[Records from a collection]
Segment Open
===== src/rtl/rr_pick4.sv =====
// Rotating-priority picker: returns the first set bit of vec, searching
// upward from start and wrapping modulo four.
module rr_pick4
    import mux_arb_pkg::*;
(
    input  req_vec_t               vec,
    input  logic [SEL_W-1:0]       start,
    output logic                   found,
    output logic [SEL_W-1:0]       idx
);

    logic [SEL_W-1:0] cand;

    always_comb begin
        found = 1'b0;
        idx   = start;
        cand  = start;
        for (int k = 0; k < N_REQ; k++) begin
            cand = start + SEL_W'(k);
            if (!found && vec[cand]) begin
                found = 1'b1;
                idx   = cand;
            end
        end
    end

endmodule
Segment Closed
[Problem to work on] In full and without change, transcribe the entries.

[Solution to this task]
===== src/rtl/rr_pick4.sv =====
// Rotating-priority picker: returns the first set bit of vec, searching
// upward from start and wrapping modulo four.
module rr_pick4
    import mux_arb_pkg::*;
(
    input  req_vec_t               vec,
    input  logic [SEL_W-1:0]       start,
    output logic                   found,
    output logic [SEL_W-1:0]       idx
);

    logic [SEL_W-1:0] cand;

    always_comb begin
        found = 1'b0;
        idx   = start;
        cand  = start;
        for (int k = 0; k < N_REQ; k++) begin
            cand = start + SEL_W'(k);
            if (!found && vec[cand]) begin
                found = 1'b1;
                idx   = cand;
            end
        end
    end

endmodule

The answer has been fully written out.